基础医学与临床 ›› 2023, Vol. 43 ›› Issue (9): 1335-1340.doi: 10.16352/j.issn.1001-6325.2023.09.1335

• 研究论文 •    下一篇

抑制脊髓NMDAR-cADPR-RyRs信号通路减弱瑞芬太尼诱发的大鼠术后痛觉过敏

钱玥1, 王芳1, 张兢1, 夏天娇2, 顾小萍1*   

  1. 1.南京医科大学 附属鼓楼临床医学院 麻醉科,江苏 南京 210008;
    2.南京大学 医学院,江苏 南京 210008
  • 收稿日期:2022-08-29 修回日期:2023-01-06 出版日期:2023-09-05 发布日期:2023-09-01
  • 通讯作者: *xiaopinggu@nju.edu.cn
  • 基金资助:
    国家自然科学基金(81701371,81730033);江苏省自然科学基金(BK20170654)

Remifentanil-induced postoperative hyperalgesia is attenuated by inhibition of NMDAR-cADPR-RyRs signaling pathway in the spinal cord of rats

QIAN Yue1, WANG Fang1, ZHANG Jing1, XIA Tianjiao2, GU Xiaoping1*   

  1. 1. Department of Anesthesiology, Nanjing Drum Tower Clinical College of Nanjing Medical University, Nanjing 210008;
    2. Medical School of Nanjing University, Nanjing 210008, China
  • Received:2022-08-29 Revised:2023-01-06 Online:2023-09-05 Published:2023-09-01
  • Contact: *xiaopinggu@nju.edu.cn

摘要: 目的 探讨NMDAR-cADPR-RyRs信号通路在瑞芬太尼诱发的大鼠痛觉过敏中的作用。方法 建立瑞芬太尼诱发(术后)痛觉过敏(RIH)大鼠模型。将大鼠按随机数字表法分为6组(n=8):对照组、手术组、痛觉过敏(RIH)组、0.9%氯化钠溶液组、氯胺酮组和环状二磷酸腺苷核糖(cADPR)拮抗剂组。在术前和术后第1、2、3天检测机械缩足阈值(PWMT)和热缩足潜伏期(PWTL)阈值。Western blot检测脊髓背角神经元中p-NR2B、p-CaMKII和RyR1和RyR3的蛋白水平;酶循环法测量cADPR浓度。结果 与手术组相比,RIH组在输注瑞芬太尼后第1和第2天PWMT和PWTL显著降低,同时脊髓背角p-NR2B、p-CaMKII、RyR1、RyR3和cADPR水平显著上调(P<0.05)。鞘内注射氯胺酮或8-Br-cADPR后,与RIH组相比RIH+Ketamin组和RIH+cADPR组的机械痛觉和热痛觉过敏缓解,p-NR2B、p-CaMKII、RyR1、RyR3和cADPR的表达水平下降(P<0.05)。结论 抑制NMDAR-cADPR-RyRs信号通路可缓解瑞芬太尼诱发的大鼠术后痛觉过敏。

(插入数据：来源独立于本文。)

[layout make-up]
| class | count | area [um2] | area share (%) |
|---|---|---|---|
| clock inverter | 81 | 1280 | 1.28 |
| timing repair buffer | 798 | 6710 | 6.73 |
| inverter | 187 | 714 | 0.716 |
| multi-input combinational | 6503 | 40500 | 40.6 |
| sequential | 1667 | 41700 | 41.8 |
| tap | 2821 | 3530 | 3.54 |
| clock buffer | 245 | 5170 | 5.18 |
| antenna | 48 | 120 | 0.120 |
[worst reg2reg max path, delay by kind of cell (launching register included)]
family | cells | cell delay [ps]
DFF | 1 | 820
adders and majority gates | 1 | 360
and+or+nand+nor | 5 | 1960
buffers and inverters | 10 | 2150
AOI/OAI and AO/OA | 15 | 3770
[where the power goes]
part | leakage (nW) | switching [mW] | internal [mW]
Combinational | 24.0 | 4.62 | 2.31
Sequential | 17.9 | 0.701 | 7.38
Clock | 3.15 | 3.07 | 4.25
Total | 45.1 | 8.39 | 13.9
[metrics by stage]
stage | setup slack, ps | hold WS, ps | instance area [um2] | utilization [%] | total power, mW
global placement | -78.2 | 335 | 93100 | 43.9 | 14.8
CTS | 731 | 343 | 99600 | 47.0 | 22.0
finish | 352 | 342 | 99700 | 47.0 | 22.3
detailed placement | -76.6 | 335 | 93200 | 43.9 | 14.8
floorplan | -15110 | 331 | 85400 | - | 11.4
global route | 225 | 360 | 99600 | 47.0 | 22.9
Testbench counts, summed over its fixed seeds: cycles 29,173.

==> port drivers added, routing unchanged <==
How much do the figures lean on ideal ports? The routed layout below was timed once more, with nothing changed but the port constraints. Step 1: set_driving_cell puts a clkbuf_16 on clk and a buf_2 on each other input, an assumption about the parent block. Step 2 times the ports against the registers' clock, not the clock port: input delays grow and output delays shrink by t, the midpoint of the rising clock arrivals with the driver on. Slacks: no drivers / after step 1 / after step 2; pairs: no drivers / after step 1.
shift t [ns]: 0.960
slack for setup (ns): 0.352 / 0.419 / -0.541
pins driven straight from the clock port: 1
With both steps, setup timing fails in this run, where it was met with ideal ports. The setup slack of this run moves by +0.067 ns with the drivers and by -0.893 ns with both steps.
What follows belongs to an exercise in optimizing a design on an open flow for small area and a short achievable clock period; a production flow would make more cautious choices.
The RTL was checked by simulation tests, not by an equivalence proof against the original design.
Power figures rest on the tool's default switching activity, not on a simulated workload.

==> flow/design.v, too long to show whole: its modules and the start of the top module <==
// module fa_cell: 4 lines
// module ha_cell: 4 lines
// module hai_cell: 4 lines
// module xnor_cell: 3 lines
// module or_cell: 3 lines
// module ALU_TOP: 2101 lines
module ALU_TOP #(parameter width_top = 16) (A, B, ALU_FUN,
    CLK,RST,
    ARITH_OUT,
    LOGIC_OUT,
    CMP_OUT,
    SHIFT_OUT,
    CARRY_OUT,
    ARITH_FLAG_OUT,
    LOGIC_FLAG_OUT,
    CMP_FLAG_OUT,
    SHIFT_FLAG_OUT
    );
  // ...
==> flow/flow/run.sh <==
#!/bin/bash
# Own layout flow: the standard flow (standard.sh) with two changes made
# through the environment the ORFS scripts read:
#  - the port buffers are sky130_fd_sc_hd__buf_1 instead of the flow's
#    default choice (every input and output port still gets its buffer);
#  - repair_timing aims for 89 ns of setup slack instead of 0, so that it
#    sizes up and buffers the longest paths (the SDC is unchanged).
# The make run's whole output goes to flow_make.log in this folder; ORFS keeps
# each step's full log under orfs/logs/.
set -euo pipefail
export BUFFER_PORTS_ARGS="-buffer_cell sky130_fd_sc_hd__buf_1"
export SETUP_SLACK_MARGIN=89
bash standard.sh > flow_make.log 2>&1
==> flow/standard.sh <==
#!/bin/bash
# synth_recipe.tcl (not shown) runs the flow's synth.tcl, then flattens the netlist and writes it again
# the make line also repeats each setting of config.mk as NAME=value (left out here)
make -C /OpenROAD-flow-scripts/flow DESIGN_CONFIG=/design/flow/config.mk WORK_HOME=/design/flow/orfs CLKGATE_MAP_FILE= SYNTH_SCRIPT=/design/flow/synth_recipe.tcl "${@:-finish}"
==> flow/config.mk <==
export PLATFORM = sky130hd
export DESIGN_NAME = ALU_TOP
export DESIGN_NICKNAME = ALU_TOP
export VERILOG_FILES = /design/flow/design.v
export SDC_FILE = /design/flow/constraint.sdc
export NUM_CORES = 4
export LEC_CHECK = 0
export CAP_MARGIN = 20
export CORE_MARGIN = 2
export CORE_UTILIZATION = 60
export CTS_BUF_LIST = sky130_fd_sc_hd__clkbuf_8
export CTS_CLUSTER_DIAMETER = 60
export CTS_CLUSTER_SIZE = 12
export PLACE_DENSITY = 0.72
export SLEW_MARGIN = 20
export SYNTH_HIERARCHICAL = 1
==> flow/constraint.sdc <==
create_clock -name core_clock -period 130.0 [get_ports {CLK}]
set_input_delay 26.0000 -clock core_clock [delete_from_list [all_inputs] [get_ports {CLK}]]
set_output_delay 26.0000 -clock core_clock [all_outputs]
set_load 0.01 [all_outputs]
Source: an optimization exercise on an open RTL-to-GDS flow (aim: small area). Production flows keep margins and buffers that such runs may drop. Only simulation tests tie the RTL to the original design; equivalence was not proved. The clock port is modelled as an ideal driver, which makes a skipped or thinned clock tree look cheaper than it is; a real chip needs a root buffer or a tree. Power and IR drop assume default switching activity.

v21:
## TopGlove
module TopGlove (
    input clk,
    input rst,
    input [1:0] sw,
    input btn_up,
    input btn_down,
    input btn_left,
    input btn_center,
    output gyro_cs,
    output gyro_sclk,
    output gyro_mosi,
    input  gyro_miso,
    output reg [15:0] LED,
    input       master_rts,
    output      master_rx,
    input       master_tx,
    output      master_cts
);
Size: ~500 cells after synthesis, about 180 flip-flops, ~32 I/O pins, about 0.0065 mm2 of cells after synthesis.
clock: 10.0 ns
lec_check: 0
cap_margin: 20
core_margin: 2
core_utilization: 40
cts_buf_list: sky130_fd_sc_hd__clkbuf_8
slew_margin: 20
standard.sh (not shown) runs the stock make flow with config.mk's settings and CLKGATE_MAP_FILE= SYNTH_SCRIPT=/design/flow/synth_recipe.tcl, a recipe that flattens the netlist after the stock synthesis.
==> flow/flow/run.sh <==
#!/bin/bash
# The standard layout, with three changes:
#  - synthesis maps logic with an area-oriented ABC script (flow/area.abc)
#    in place of ORFS's speed script; everything else in synthesis is as
#    standard.sh runs it;
#  - port buffers are sky130_fd_sc_hd__buf_1;
#  - the clock tree uses clkbuf_8 and no dummy loads.
set -euo pipefail
export CTS_TREE_NET=clk CTS_TREE_MAX_SINKS=20 CTS_TREE_LEAF=sky130_fd_sc_hd__clkbuf_8 CTS_TREE_ROOT=sky130_fd_sc_hd__clkbuf_4
W=$(pwd)
sed "s#^  log_cmd abc {\*}\$abc_args#  set abc_args [lreplace \$abc_args 1 1 $W/flow/area.abc]\n  log_cmd abc {*}\$abc_args#" \
  "$FLOW_HOME/scripts/synth.tcl" > "$W/synth_area.tcl"
sed "s#source \$::env(SCRIPTS_DIR)/synth.tcl#source $W/synth_area.tcl#" synth_recipe.tcl > "$W/synth_recipe_area.tcl"
bash standard.sh "SYNTH_SCRIPT=$W/synth_recipe_area.tcl" \
  "BUFFER_PORTS_ARGS=-buffer_cell sky130_fd_sc_hd__buf_1" \
  "PRE_CTS_TCL=$W/flow/cts_tree.tcl" \
  "CTS_ARGS=-sink_clustering_enable -repair_clock_nets -dont_use_dummy_load -buf_list sky130_fd_sc_hd__clkbuf_8" \
  finish > standard.log 2>&1
==> flow/flow/cts_tree.tcl <==
# Sourced before CTS (PRE_CTS_TCL). Replaces TritonCTS with a two-level
# clock tree: the flip-flops are split by recursive median bisection into
# groups of at most CTS_TREE_MAX_SINKS, each group is driven by a leaf
# buffer at its centre, and one root buffer, driven by the clock port,
# drives the leaf buffers. All flip-flops are two buffers from the port.
rename clock_tree_synthesis __triton_clock_tree_synthesis

proc cts_tree_bisect {pts maxn} {
  set n [llength $pts]
  if {$n <= $maxn} { return [list $pts] }
  set xs {}; set ys {}
  foreach p $pts { lappend xs [lindex $p 0]; lappend ys [lindex $p 1] }
  set dx [expr {[tcl::mathfunc::max {*}$xs] - [tcl::mathfunc::min {*}$xs]}]
  set dy [expr {[tcl::mathfunc::max {*}$ys] - [tcl::mathfunc::min {*}$ys]}]
  set k [expr {$dx >= $dy ? 0 : 1}]
  set s [lsort -integer -index $k $pts]
  set g [expr {($n + $maxn - 1) / $maxn}]
  set g1 [expr {$g / 2}]
  set cut [expr {int(round(double($n) * $g1 / $g))}]
  return [concat [cts_tree_bisect [lrange $s 0 [expr {$cut - 1}]] $maxn] \
                 [cts_tree_bisect [lrange $s $cut end] $maxn]]
}

proc cts_tree_place {inst x y} {
  set m [$inst getMaster]
  $inst setLocation [expr {int($x - [$m getWidth] / 2)}] [expr {int($y - [$m getHeight] / 2)}]
  $inst setPlacementStatus PLACED
}

proc clock_tree_synthesis {args} {
  set db [ord::get_db]
  set block [ord::get_db_block]
  set clk [$block findNet $::env(CTS_TREE_NET)]
  set pts {}
  foreach it [$clk getITerms] {
    set bb [[$it getInst] getBBox]
    lappend pts [list [expr {([$bb xMin] + [$bb xMax]) / 2}] \
                      [expr {([$bb yMin] + [$bb yMax]) / 2}] $it]
  }
  set groups [cts_tree_bisect $pts $::env(CTS_TREE_MAX_SINKS)]
  set leafm [$db findMaster $::env(CTS_TREE_LEAF)]
  set rootm [$db findMaster $::env(CTS_TREE_ROOT)]
  set rootnet [odb::dbNet_create $block clknet_root]
  $rootnet setSigType CLOCK
  set i 0; set sx 0.0; set sy 0.0
  foreach grp $groups {
    set cx 0.0; set cy 0.0
    foreach p $grp { set cx [expr {$cx + [lindex $p 0]}]; set cy [expr {$cy + [lindex $p 1]}] }
    set cx [expr {$cx / [llength $grp]}]; set cy [expr {$cy / [llength $grp]}]
    set net [odb::dbNet_create $block clknet_leaf_$i]
    $net setSigType CLOCK
    foreach p $grp {
      set it [lindex $p 2]
      $it disconnect
      $it connect $net
    }
    set buf [odb::dbInst_create $block $leafm clkbuf_leaf_$i]
    [$buf findITerm A] connect $rootnet
    [$buf findITerm X] connect $net
    cts_tree_place $buf $cx $cy
    puts "cts_tree: leaf $i drives [llength $grp] sinks at ([expr {int($cx)}], [expr {int($cy)}])"
    set sx [expr {$sx + $cx}]; set sy [expr {$sy + $cy}]
    incr i
  }
  set root [odb::dbInst_create $block $rootm clkbuf_root]
  [$root findITerm A] connect $clk
  [$root findITerm X] connect $rootnet
  cts_tree_place $root [expr {$sx / $i}] [expr {$sy / $i}]
  puts "cts_tree: root drives $i leaf buffers"
  global_connect
  set_propagated_clock [all_clocks]
}
Other scripts of this flow, unchanged in this note and not shown: flow/flow/area.abc
diff inputs: v21 => v24
--- a/flow/flow/run.sh
+++ b/flow/flow/run.sh
@@ -8,3 +8,3 @@
 set -euo pipefail
-export CTS_TREE_NET=clk CTS_TREE_MAX_SINKS=20 CTS_TREE_LEAF=sky130_fd_sc_hd__clkbuf_8 CTS_TREE_ROOT=sky130_fd_sc_hd__clkbuf_4
+export CTS_TREE_NET=clk CTS_TREE_MAX_SINKS=16 CTS_TREE_LEAF=sky130_fd_sc_hd__clkbuf_8 CTS_TREE_ROOT=sky130_fd_sc_hd__clkbuf_8
 W=$(pwd)
Results
Taking v21 as the reference, in v24 clock-pin transition on the worst setup and hold timing paths lower, total length of routed wires has increased, layout inverter count without the clock tree barely changed, share of the cycle needed by the critical path after routing was more or less identical. Share of the final layout cell area in sequential cells sits lower in v24 than in v21. Run comparison: v24 highest routed metal layer met4; v21 highest routed metal layer met5.
Edits applied to the flow inputs when going from v24 to v29:
--- a/flow/flow/run.sh
+++ b/flow/flow/run.sh
@@ -8,3 +8,3 @@
 set -euo pipefail
-export CTS_TREE_NET=clk CTS_TREE_MAX_SINKS=16 CTS_TREE_LEAF=sky130_fd_sc_hd__clkbuf_8 CTS_TREE_ROOT=sky130_fd_sc_hd__clkbuf_8
+export CTS_TREE_NET=clk CTS_TREE_MAX_SINKS=36 CTS_TREE_LEAF=sky130_fd_sc_hd__clkbuf_16 CTS_TREE_ROOT=sky130_fd_sc_hd__clkbuf_4
 W=$(pwd)
Notes after the runs:
- Summary of v29 over v24: number of non-filler instances in the completed layout fell by 7; multi-input gate share of total cell area stayed essentially flat.
- v24 has higher final core area utilization than v29.
- Internal portion of total power (v29 over v24): decrease, 2.1%
- Re die area: no difference whatsoever between v29 and v24.
- v24 has higher final area than v29.
- Run comparison: v29 uppermost metal layer occupied by signal nets met5; v24 uppermost metal layer occupied by signal nets met4
For v37, these inputs were changed with respect to v29:
--- a/flow/flow/run.sh
+++ b/flow/flow/run.sh
@@ -8,3 +8,3 @@
 set -euo pipefail
-export CTS_TREE_NET=clk CTS_TREE_MAX_SINKS=36 CTS_TREE_LEAF=sky130_fd_sc_hd__clkbuf_16 CTS_TREE_ROOT=sky130_fd_sc_hd__clkbuf_4
+export CTS_TREE_NET=clk CTS_TREE_MAX_SINKS=30 CTS_TREE_LEAF=sky130_fd_sc_hd__clkbuf_16 CTS_TREE_ROOT=sky130_fd_sc_hd__clkbuf_4
 W=$(pwd)
## What came out
- Global-route usage over all layers: v37 vs v29, no meaningful difference
- v37 vs. v29: final worst-path setup slack decreased by 0.035 ns relative to the old numbers, total wirelength of the detailed-routed design increased by 0.75% relative to the old numbers.
- Average vias per placed instance: v29 vs v37 — no meaningful difference
- The slew of the pin with the lowest slew margin of v37 exceeds that of v29 by 0.030 ns.
- Going from v29 to v37, worst slew slack as a fraction of its limit shrinks by 2.0 points.
- Number of max-slew violations in the final report: v29 vs v37 identical
- v37: full flow OK, the timing, DRC and antenna checks passed
No run of this note takes its clock network from TritonCTS; it comes from the design's own scripts or RTL.

[re-timing with driven ports]
In the flow no input, the clock included, has a driving cell. The finished layouts below were timed again as built, in two steps. Step 1 assumes that a clkbuf_16 drives the clock port and a buf_2 every other input. Step 2 adds t to the input delays and takes it off the output delays; t is the mean of the earliest and latest rising clock arrival at the registers after step 1. Input paths then give back, and output paths get back, about the clock's delay inside the block. Three values: ideal, step 1, step 2; two values: the first two.
run	t (ns)	setup WS [ns]	worst register clock-pin slew, ns	pins driven straight from the clock port
v21	0.541	4.488 / 4.458 / 4.458	0.12 / 0.12	1
v24	0.465	4.474 / 4.446 / 4.446	0.10 / 0.10	1
v29	0.513	4.510 / 4.481 / 4.481	0.12 / 0.12	1
v37	0.542	4.475 / 4.447 / 4.447	0.11 / 0.11	1
After both steps every run listed still meets setup and hold. For v21, which loses most, drivers alone change the setup slack by -0.030 ns; drivers and shift together by -0.030 ns.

关键词: 瑞芬太尼, 痛觉过敏, 氯胺酮, 8-溴-环二磷酸腺苷核糖, 兰尼碱受体

Abstract: Objective To investigate the role of NMDAR-cADPR-RyRs signaling pathway in remifentanil-induced hyperalgesia(RIH). Methods The rat model of postoperative hyperalgesia induced by remifentanil was established. SD rats were randomly divided into 6 groups as: control group, model group, RIH group, RIH+saline group, RIH+ketamine group and RIH+8-Br-cADPR group with 6 animals in each. N-methy-D-aspartic acid receptor(NMDA) antagonist ketamine or cyclic ADP-ribose(cADPR) antagonist 8-Br-cADPR was injected intrathecally 30 minutes before surgical operation in group RIH+ketamine and group RIH+8-Br-cADPR respectively. PWMT and PWTL were measured before operation and on the 1st, 2nd and 3rd days after operation. Western blotwas used to detect the protein level of p-NR2B, p-CaMKII, RyR1 and RyR3 in spinal dorsal horn neurons. The concentration of cADPR was measured by enzyme cycling assay. Results Compared with model group, PWMT and PWTL in RIH group decreased significantly on the first and the second day after remifentanil infusion, while p-NR2B, p-CaMKII, RyR1, RyR3 and cADPR in the spinal dorsal horn increased significantly (P<0.05). After intrathecal injection of ketamine or 8-Br-cADPR, hypersensitivity to mechanical pain and thermal pain was alleviated in RIH+ketamine group and RIH+8-Br-cADPR group, and the expression level of p-NR2B, p-CaMKII, RyR1, RyR3 and cADPR decreased as compared with RIH group (P<0.05). Conclusions Remifentanil-induced postoperative hyperalgesia of rat is attenuated by blocking NMDAR-cADPR-RyRs signaling pathway.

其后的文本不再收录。